Backing up config files

As systems administrators, we’re responsible for maintaining a semblance of consistency across the infrastructure. Obviously, devices across the network will probably not match each other identically, but consistency in this case is more than just identical configurations in multiple cases. It’s maintaining a standard documentation profile for every device, in whatever language that device understands. It’s also maintaining a consistent backup policy for that configuration, and a record of previous configurations.

By default, not every device keeps records of the old configurations. Almost every device has the ability to save the configuration as a local file, though. Sometimes it’s in binary, but usually it’s in text. In either case, a subversion repository would be the perfect storage medium. Checking in new configs with notes relating to the changes made are excellent ways to track the configurations of various devices. This also allows you to browse the history of a device’s configuration which might be useful if you can’t find other sources of documentation (When did we get that Qwest line again? No, the one before this one).

Thanks to the flexibility of svn, testing configurations is a breeze with branches available for testing. Connecting an svn repository with a tftp server would allow for excellent flexibility in remote configuration of devices. Set up correctly, it can also manage host configurations without much effort.

It would also be a good way to store public certificates. Distributing the cert to all the machines that needed it in a web cluster would be much easier that way.

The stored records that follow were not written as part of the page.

$ cat src/shr_pkg.sv
// constants shared by the sealer auxiliary control block
package shr_pkg;
  // wishbone register byte offsets
  localparam logic [7:0] OFF_CTRL = 8'h00;
  localparam logic [7:0] OFF_IMP_LEN = 8'h04;
  localparam logic [7:0] OFF_CYCLES = 8'h08;
  localparam logic [7:0] OFF_STATUS = 8'h0c;
  localparam logic [7:0] OFF_DISPLAY = 8'h10;
  // control field positions
  localparam int CTRL_HOLD_LSB = 0;
  localparam int CTRL_COMP_LSB = 2;
  localparam int CTRL_KEY_LOCK = 4;
  localparam int CTRL_FAHR = 5;
  localparam logic [5:0] CTRL_RESET = 6'h00;
  // hold and compensation modes
  localparam logic [1:0] HOLD_OFF = 2'h0;
  localparam logic [1:0] HOLD_ON = 2'h1;
  localparam logic [1:0] HOLD_2S = 2'h2;
  localparam logic [1:0] COMP_OFF = 2'h0;
  localparam logic [1:0] COMP_MANUAL = 2'h1;
  localparam logic [1:0] COMP_AUTO = 2'h2;
  // measuring impulse length and period in microseconds
  localparam logic [15:0] IMP_LEN_RESET = 16'h06a4;
  localparam logic [15:0] IMP_PERIOD_US = 16'h2710;
  // intervals in milliseconds
  localparam logic [12:0] INIT_MS = 13'h01f4;
  localparam logic [12:0] CONTACTOR_MS = 13'h0032;
  localparam logic [12:0] HOLD_MS = 13'h07d0;
  localparam logic [12:0] BLANK_MS = 13'h0064;
  localparam logic [12:0] COMP_WIN_MS = 13'h07d0;
  localparam logic [12:0] COMP_RUN_MS = 13'h07d0;
  localparam logic [12:0] MENU_HOLD_MS = 13'h07d0;
  localparam logic [12:0] CONFIRM_MS = 13'h0bb8;
  localparam logic [12:0] NOTICE_MS = 13'h1388;
  // counter limit and near-zero output code
  localparam logic [29:0] CYCLE_MAX = 30'h3b9ac9ff;
  localparam logic [11:0] NEAR_ZERO = 12'h000;
  // clock rate
  localparam int CLK_MHZ = 250;
endpackage

$ cat src/shr_top.sv
// sealer auxiliary control: reset, cycle counter, hold, impulses, compensation, locks
//
// Design decisions made here: the Wishbone register port and the register offsets.
`timescale 1ns/1ps
`default_nettype none
// Operation
// - external reset aborts cycle, impulses, errors
// - external reset forces output near zero
// - external reset shows active status
// - calibration continues through external reset
// - 500 ms init refuses new start
// - count start activations, not manual key
// - clear count on enter or overflow
// - hold off shows live temperature
// - hold on shows last phase-end value
// - two-second hold after each phase
// - bar always live, output live outside reset, calibration and compensation
// - hold indicator blanks 100 ms on update
// - impulse length configurable, default 1.7 ms
// - manual compensation needs enter within 2 s
// - compensation 2 s, busy, output near zero
// - automatic compensation after good calibration
// - manual key heats unless locked
// - Fahrenheit only for display, Celsius inside
// - menu held 2 s toggles lock
// - locked menu viewable, changes rejected, notice
// - lock clear at reset, stays until toggled
// - calibration suppresses heat, output near zero
module shr_top #(
  parameter int CLK_PER_US = shr_pkg::CLK_MHZ,
  parameter int US_PER_MS = 1000
) (
  input wire logic clk_sys,
  input wire logic reset_n,
  input wire logic wb_cyc_i,
  input wire logic wb_stb_i,
  input wire logic wb_we_i,
  input wire logic [7:0] wb_adr_i,
  input wire logic [3:0] wb_sel_i,
  input wire logic [31:0] wb_dat_i,
  output logic [31:0] wb_dat_o,
  output logic wb_ack_o,
  input wire logic ext_reset_pin,
  input wire logic start_pin,
  input wire logic line_contactor_pin,
  input wire logic manual_heat_key,
  input wire logic enter_key,
  input wire logic menu_key,
  input wire logic [11:0] actual_temp,
  input wire logic cal_running,
  input wire logic cal_ok,
  input wire logic heat_phase_end,
  input wire logic home_display,
  input wire logic power_up_msg,
  input wire logic counter_viewed,
  input wire logic config_menu_open,
  output logic heat_enable,
  output logic cycle_abort,
  output logic meas_pulse,
  output logic error_contactor,
  output logic ext_reset_active,
  output logic start_refused,
  output logic [11:0] actual_out,
  output logic [11:0] bar_temp,
  output logic [15:0] display_temp,
  output logic hold_indicator,
  output logic comp_prompt,
  output logic comp_busy,
  output logic config_locked,
  output logic config_change_ok,
  output logic lock_confirm,
  output logic lock_notice
);
  logic us_tick, ms_tick;
  logic [5:0] pins_s;
  logic ext_rst_s, start_s, contactor_s, key_man_s, key_ent_s, key_menu_s;
  logic ext_rst_d_reg, start_d_reg, ent_d_reg, menu_open_d_reg;
  logic [5:0] ctrl_reg;
  logic [15:0] imp_len_reg;
  logic [29:0] cycles_reg;
  logic [12:0] init_cnt_reg, cont_cnt_reg, hold_cnt_reg, blank_cnt_reg;
  logic [12:0] win_cnt_reg, comp_cnt_reg, menu_cnt_reg, conf_cnt_reg, note_cnt_reg;
  logic [15:0] imp_us_reg;
  logic held_valid_reg, menu_done_reg;
  logic [11:0] held_val_reg;
  logic [1:0] hold_mode, comp_mode;
  logic key_lock, fahr, start_ok, start_edge, ext_fall, enter_edge, hold_show;

  // decrement on the millisecond tick, stopping at zero
  function automatic logic [12:0] ms_dec(input logic [12:0] v, input logic tick);
    ms_dec = (tick && v != 13'h0000) ? v - 13'h0001 : v;
  endfunction

  // Celsius kept inside, converted only for the display
  function automatic logic [15:0] to_disp(input logic [11:0] c, input logic f);
    logic [15:0] w;
    w = {4'h0, c};
    to_disp = f ? 16'((w * 16'h0009) / 16'h0005 + 16'h0020) : w;
  endfunction

  shr_sync #(.W(6)) u_sync (
    .clk_sys(clk_sys),
    .reset_n(reset_n),
    .din({ext_reset_pin, start_pin, line_contactor_pin, manual_heat_key, enter_key, menu_key}),
    .dout(pins_s)
  );
  assign {ext_rst_s, start_s, contactor_s, key_man_s, key_ent_s, key_menu_s} = pins_s;

  // one common millisecond tick for every millisecond interval; the impulse runs on the microsecond tick
  shr_tick #(.CLK_PER_US(CLK_PER_US), .US_PER_MS(US_PER_MS)) u_tick (
    .clk_sys(clk_sys),
    .reset_n(reset_n),
    .us_tick(us_tick),
    .ms_tick(ms_tick)
  );

  assign hold_mode = ctrl_reg[shr_pkg::CTRL_HOLD_LSB +: 2];
  assign comp_mode = ctrl_reg[shr_pkg::CTRL_COMP_LSB +: 2];
  assign key_lock = ctrl_reg[shr_pkg::CTRL_KEY_LOCK];
  assign fahr = ctrl_reg[shr_pkg::CTRL_FAHR];
  // start allowed outside reset, init and calibration
  assign start_ok = !ext_rst_s && init_cnt_reg == 13'h0000 && !cal_running;
  assign start_edge = start_s && !start_d_reg;
  assign ext_fall = !ext_rst_s && ext_rst_d_reg;
  assign enter_edge = key_ent_s && !ent_d_reg;

  // edge history
  always_ff @(posedge clk_sys) begin
    if (!reset_n) begin
      ext_rst_d_reg <= 1'b0;
      start_d_reg <= 1'b0;
      ent_d_reg <= 1'b0;
      menu_open_d_reg <= 1'b0;
    end else begin
      ext_rst_d_reg <= ext_rst_s;
      start_d_reg <= start_s;
      ent_d_reg <= key_ent_s;
      menu_open_d_reg <= config_menu_open;
    end
  end

  // wishbone slave, ack one cycle after the strobe
  always_ff @(posedge clk_sys) begin
    if (!reset_n) begin
      wb_ack_o <= 1'b0;
      wb_dat_o <= 32'h00000000;
      ctrl_reg <= shr_pkg::CTRL_RESET;
      imp_len_reg <= shr_pkg::IMP_LEN_RESET;
    end else begin
      wb_ack_o <= wb_cyc_i && wb_stb_i && !wb_ack_o;
      if (wb_cyc_i && wb_stb_i && !wb_ack_o) begin
        if (wb_we_i) begin
          if (wb_adr_i == shr_pkg::OFF_CTRL && wb_sel_i[0])
            ctrl_reg <= wb_dat_i[5:0];
          if (wb_adr_i == shr_pkg::OFF_IMP_LEN && wb_sel_i[0])
            imp_len_reg[7:0] <= wb_dat_i[7:0];
          if (wb_adr_i == shr_pkg::OFF_IMP_LEN && wb_sel_i[1])
            imp_len_reg[15:8] <= wb_dat_i[15:8];
          wb_dat_o <= 32'h00000000;
        end else begin
          case (wb_adr_i)
            shr_pkg::OFF_CTRL: wb_dat_o <= {26'h0000000, ctrl_reg};
            shr_pkg::OFF_IMP_LEN: wb_dat_o <= {16'h0000, imp_len_reg};
            shr_pkg::OFF_CYCLES: wb_dat_o <= {2'h0, cycles_reg};
            shr_pkg::OFF_STATUS: wb_dat_o <= {24'h000000, config_locked, comp_busy, comp_prompt,
              hold_indicator, error_contactor, start_refused, ext_reset_active, heat_enable};
            shr_pkg::OFF_DISPLAY: wb_dat_o <= {16'h0000, display_temp};
            default: wb_dat_o <= 32'h00000000;
          endcase
        end
      end
    end
  end

  // init window after release and contactor check window
  always_ff @(posedge clk_sys) begin
    if (!reset_n) begin
      init_cnt_reg <= 13'h0000;
      cont_cnt_reg <= 13'h0000;
      error_contactor <= 1'b0;
    end else begin
      init_cnt_reg <= ext_rst_s ? shr_pkg::INIT_MS : ms_dec(init_cnt_reg, ms_tick);
      cont_cnt_reg <= ext_fall ? shr_pkg::CONTACTOR_MS : ms_dec(cont_cnt_reg, ms_tick);
      if (ext_rst_s)
        error_contactor <= 1'b0;
      else if (cont_cnt_reg == 13'h0001 && ms_tick && !contactor_s)
        error_contactor <= 1'b1;
    end
  end

  // heating request, abort and status flags
  always_ff @(posedge clk_sys) begin
    if (!reset_n) begin
      heat_enable <= 1'b0;
      cycle_abort <= 1'b0;
      ext_reset_active <= 1'b0;
      start_refused <= 1'b1;
    end else begin
      // calibration itself is never aborted here, only heating
      cycle_abort <= ext_rst_s;
      ext_reset_active <= ext_rst_s;
      start_refused <= !start_ok;
      heat_enable <= !ext_rst_s && !cal_running && comp_cnt_reg == 13'h0000 &&
        ((start_s && start_ok) || (key_man_s && home_display && !key_lock));
    end
  end

  // cycle counter counts only the start input
  always_ff @(posedge clk_sys) begin
    if (!reset_n) begin
      cycles_reg <= 30'h00000000;
    end else if (enter_edge && counter_viewed) begin
      cycles_reg <= 30'h00000000;
    end else if (start_edge && start_ok) begin
      cycles_reg <= (cycles_reg == shr_pkg::CYCLE_MAX) ? 30'h00000000 :
        cycles_reg + 30'h00000001;
    end
  end

  // measuring impulse at the start of each period
  always_ff @(posedge clk_sys) begin
    if (!reset_n) begin
      imp_us_reg <= 16'h0000;
      meas_pulse <= 1'b0;
    end else if (ext_rst_s) begin
      imp_us_reg <= 16'h0000;
      meas_pulse <= 1'b0;
    end else begin
      if (us_tick)
        imp_us_reg <= (imp_us_reg >= shr_pkg::IMP_PERIOD_US - 16'h0001) ? 16'h0000 :
          imp_us_reg + 16'h0001;
      meas_pulse <= imp_us_reg < imp_len_reg;
    end
  end

  // held value, two-second window and indicator blanking
  always_ff @(posedge clk_sys) begin
    if (!reset_n) begin
      held_valid_reg <= 1'b0;
      held_val_reg <= 12'h000;
      hold_cnt_reg <= 13'h0000;
      blank_cnt_reg <= 13'h0000;
    end else if (heat_phase_end) begin
      held_valid_reg <= 1'b1;
      held_val_reg <= actual_temp;
      hold_cnt_reg <= shr_pkg::HOLD_MS;
      blank_cnt_reg <= shr_pkg::BLANK_MS;
    end else begin
      hold_cnt_reg <= ms_dec(hold_cnt_reg, ms_tick);
      blank_cnt_reg <= ms_dec(blank_cnt_reg, ms_tick);
    end
  end

  always_comb begin
    case (hold_mode)
      shr_pkg::HOLD_ON: hold_show = held_valid_reg;
      shr_pkg::HOLD_2S: hold_show = hold_cnt_reg != 13'h0000;
      default: hold_show = 1'b0;
    endcase
  end

  // display follows hold, bar stays live, output live outside reset, calibration and compensation
  always_ff @(posedge clk_sys) begin
    if (!reset_n) begin
      display_temp <= 16'h0000;
      hold_indicator <= 1'b0;
      bar_temp <= 12'h000;
      actual_out <= shr_pkg::NEAR_ZERO;
    end else begin
      display_temp <= to_disp(hold_show ? held_val_reg : actual_temp, fahr);
      hold_indicator <= hold_show && blank_cnt_reg == 13'h0000;
      bar_temp <= actual_temp;
      if (ext_rst_s || cal_running || comp_cnt_reg != 13'h0000)
        actual_out <= shr_pkg::NEAR_ZERO;
      else
        actual_out <= actual_temp;
    end
  end

  // phase compensation after a good calibration
  always_ff @(posedge clk_sys) begin
    if (!reset_n) begin
      win_cnt_reg <= 13'h0000;
      comp_cnt_reg <= 13'h0000;
      comp_prompt <= 1'b0;
      comp_busy <= 1'b0;
    end else begin
      if (cal_ok && comp_mode == shr_pkg::COMP_AUTO) begin
        comp_cnt_reg <= shr_pkg::COMP_RUN_MS;
        win_cnt_reg <= 13'h0000;
      end else if (cal_ok && comp_mode == shr_pkg::COMP_MANUAL) begin
        win_cnt_reg <= shr_pkg::COMP_WIN_MS;
      end else if (enter_edge && win_cnt_reg != 13'h0000) begin
        comp_cnt_reg <= shr_pkg::COMP_RUN_MS;
        win_cnt_reg <= 13'h0000;
      end else begin
        win_cnt_reg <= ms_dec(win_cnt_reg, ms_tick);
        comp_cnt_reg <= ms_dec(comp_cnt_reg, ms_tick);
      end
      comp_prompt <= win_cnt_reg != 13'h0000;
      comp_busy <= comp_cnt_reg != 13'h0000;
    end
  end

  // configuration lock toggled by a long menu press at power-up
  always_ff @(posedge clk_sys) begin
    if (!reset_n) begin
      config_locked <= 1'b0;
      menu_cnt_reg <= 13'h0000;
      menu_done_reg <= 1'b0;
      conf_cnt_reg <= 13'h0000;
      note_cnt_reg <= 13'h0000;
    end else begin
      conf_cnt_reg <= ms_dec(conf_cnt_reg, ms_tick); // confirm runs down held or not
      if (!(key_menu_s && power_up_msg)) begin
        menu_cnt_reg <= 13'h0000;
        menu_done_reg <= 1'b0;
      end else if (ms_tick && !menu_done_reg) begin
        if (menu_cnt_reg == shr_pkg::MENU_HOLD_MS - 13'h0001) begin
          config_locked <= !config_locked;
          menu_done_reg <= 1'b1;
          conf_cnt_reg <= shr_pkg::CONFIRM_MS;
        end else begin
          menu_cnt_reg <= menu_cnt_reg + 13'h0001;
        end
      end
      if (config_menu_open && !menu_open_d_reg && config_locked)
        note_cnt_reg <= shr_pkg::NOTICE_MS;
      else
        note_cnt_reg <= ms_dec(note_cnt_reg, ms_tick);
    end
  end

  // lock outputs
  always_ff @(posedge clk_sys) begin
    if (!reset_n) begin
      config_change_ok <= 1'b1;
      lock_confirm <= 1'b0;
      lock_notice <= 1'b0;
    end else begin
      config_change_ok <= !config_locked;
      lock_confirm <= conf_cnt_reg != 13'h0000;
      lock_notice <= note_cnt_reg != 13'h0000;
    end
  end

  AST_RST_OUT: assert property (@(posedge clk_sys) disable iff (!reset_n)
    ext_rst_s |=> actual_out == shr_pkg::NEAR_ZERO) else $error("output not near zero in reset");
  AST_RST_STATUS: assert property (@(posedge clk_sys) disable iff (!reset_n)
    ext_rst_s |=> ext_reset_active && cycle_abort) else $error("reset status missing");
  AST_NO_IMPULSE: assert property (@(posedge clk_sys) disable iff (!reset_n)
    ext_rst_s ##1 ext_rst_s |=> !meas_pulse) else $error("impulse during reset");
  AST_INIT: assert property (@(posedge clk_sys) disable iff (!reset_n)
    ext_fall |=> start_refused [*3]) else $error("start allowed during init");
  AST_COUNT: assert property (@(posedge clk_sys) disable iff (!reset_n)
    start_edge && start_ok && !(enter_edge && counter_viewed) && cycles_reg != shr_pkg::CYCLE_MAX
    |=> cycles_reg == $past(cycles_reg) + 30'h00000001) else $error("cycle not counted");
  AST_HOLD_OFF: assert property (@(posedge clk_sys) disable iff (!reset_n)
    hold_mode == shr_pkg::HOLD_OFF && !fahr |=> display_temp == {4'h0, $past(actual_temp)})
    else $error("display not live with hold off");
  AST_BAR: assert property (@(posedge clk_sys) disable iff (!reset_n)
    1'b1 |=> bar_temp == $past(actual_temp)) else $error("bar not live");
  AST_KEY_LOCK: assert property (@(posedge clk_sys) disable iff (!reset_n)
    key_lock && !start_s |=> !heat_enable) else $error("locked manual key heated");
  AST_CAL: assert property (@(posedge clk_sys) disable iff (!reset_n)
    cal_running |=> !heat_enable && actual_out == shr_pkg::NEAR_ZERO)
    else $error("heat or output during calibration");
  AST_COMP_AUTO: assert property (@(posedge clk_sys) disable iff (!reset_n)
    cal_ok && comp_mode == shr_pkg::COMP_AUTO |=> ##1 comp_busy) else $error("no auto compensation");
  AST_CONFIRM: assert property (@(posedge clk_sys) disable iff (!reset_n)
    ms_tick && conf_cnt_reg != 13'h0000 && !key_menu_s |=> conf_cnt_reg < $past(conf_cnt_reg))
    else $error("lock confirmation not running down");
endmodule
`default_nettype wire

$ cat src/shr_sync.sv
// two flip-flop synchroniser for a group of pin inputs
`timescale 1ns/1ps
`default_nettype none
module shr_sync #(
  parameter int W = 1
) (
  input wire logic clk_sys,
  input wire logic reset_n,
  input wire logic [W-1:0] din,
  output logic [W-1:0] dout
);
  logic [W-1:0] meta_reg;
  // first stage feeds only the second
  always_ff @(posedge clk_sys) begin
    if (!reset_n) begin
      meta_reg <= '0;
      dout <= '0;
    end else begin
      meta_reg <= din;
      dout <= meta_reg;
    end
  end
endmodule
`default_nettype wire

$ cat src/shr_tick.sv
// microsecond and millisecond enable pulses from the system clock
`timescale 1ns/1ps
`default_nettype none
module shr_tick #(
  parameter int CLK_PER_US = 250,
  parameter int US_PER_MS = 1000
) (
  input wire logic clk_sys,
  input wire logic reset_n,
  output logic us_tick,
  output logic ms_tick
);
  logic [11:0] clk_cnt_reg;
  logic [11:0] us_cnt_reg;
  initial begin
    if (CLK_PER_US < 1 || CLK_PER_US > 4096 || US_PER_MS < 1 || US_PER_MS > 4096)
      $error("shr_tick: divider out of range");
  end
  // cascaded dividers
  always_ff @(posedge clk_sys) begin
    if (!reset_n) begin
      clk_cnt_reg <= 12'h000;
      us_cnt_reg <= 12'h000;
      us_tick <= 1'b0;
      ms_tick <= 1'b0;
    end else begin
      us_tick <= 1'b0;
      ms_tick <= 1'b0;
      if (clk_cnt_reg == 12'(CLK_PER_US - 1)) begin
        clk_cnt_reg <= 12'h000;
        us_tick <= 1'b1;
        if (us_cnt_reg == 12'(US_PER_MS - 1)) begin
          us_cnt_reg <= 12'h000;
          ms_tick <= 1'b1;
        end else begin
          us_cnt_reg <= us_cnt_reg + 12'h001;
        end
      end else begin
        clk_cnt_reg <= clk_cnt_reg + 12'h001;
      end
    end
  end
endmodule
`default_nettype wire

Anyway, I suspect that subversion holds a lot of promise as a systems administration tool. At some point, I’m going to investigate it further, and I’ll post the results on this blog.

  • Jon

    SVN has a lot of potential as a systems management tool, but there are other more specialised options as well.

    I can’t speak from personal experience, since I’m a developer with an interest in systems administration, rather then a professional sysadmin, but I know that the folks here are using Puppet to manage large clusters of more or less identical machines.

    It even allows them to plug in some unconfigured hardware, and have it boot from the network, configure itself appropriately (through some Puppet configuration files), and add itself to the cluster.

  • Matt


    I’ve heard a lot of good things about puppet. I’m looking forward to spending some time researching it, just as soon as my current system rollout is complete. From everything I’ve heard, it’s a solution a lot of people have been looking for.

    Thanks for the comment!

  • James

    The tool you want for this is RANCID. The only downside would be if you are dead set on using subversion. It uses CVS by default, though I think it can use RCS.

    I’ve got it running using CVS, paired up with ViewVC so that I’ve got a web interface to look at the configurations, and it’s running on Ubuntu Server 8.04.

  • Michael Janke

    Matt –

    We’ve been doing what you’ve suggested with pretty good success. Most of our UNIX config, and all J2EE app server config is SVN’d.

    We’ve even taken the J2EE app servers to the extreme of having the developers check an entire J2EE application environment, including the JBoss application, all configuration, startup scripts, binaries, properties files, war, ear and jar files into an SVN repository dedicated to application deployment. (i.e., if JBoss is installed in /apps/jboss, that entire directory structure is checked into SVN by the development group that owns the application.

    To deploy a new version of the application, or to deploy the current version of the application on new servers, we (the sysadmins) simply check out the entire application and drop it on the server.

    It works pretty good. We always know exactly what code is on an app server, and we have a complete record of every bit of code and config that was every installed on every app server.

    It’s possible to take that concept even further. See: Self Deploying Servers”

  • Matt


    Wow, that’s a great sounding setup you’ve got there! The extent to which I’ve implemented version control (using our pre-existing cvs server) is DNS config files. You’ve got the system down pat!

    From the sound of your blog, I bet you’re salivating at the thought of the solid state drives coming down in price. Heck, I love the fact that I can go to a computer store and for $14, have 4GB of solid state storage, no DVD required.

    It’s going to get exciting pretty soon!

  • Michael Janke

    Matt – The work we did on on self-deploying servers was done a couple years ago. You are right, if we did it today, we could have extremely lightweight, flash based servers to use as ‘appliances’ at our remote sites.


    Eepc’s are cheap, boot from flash, and have a built in UPS! (the battery).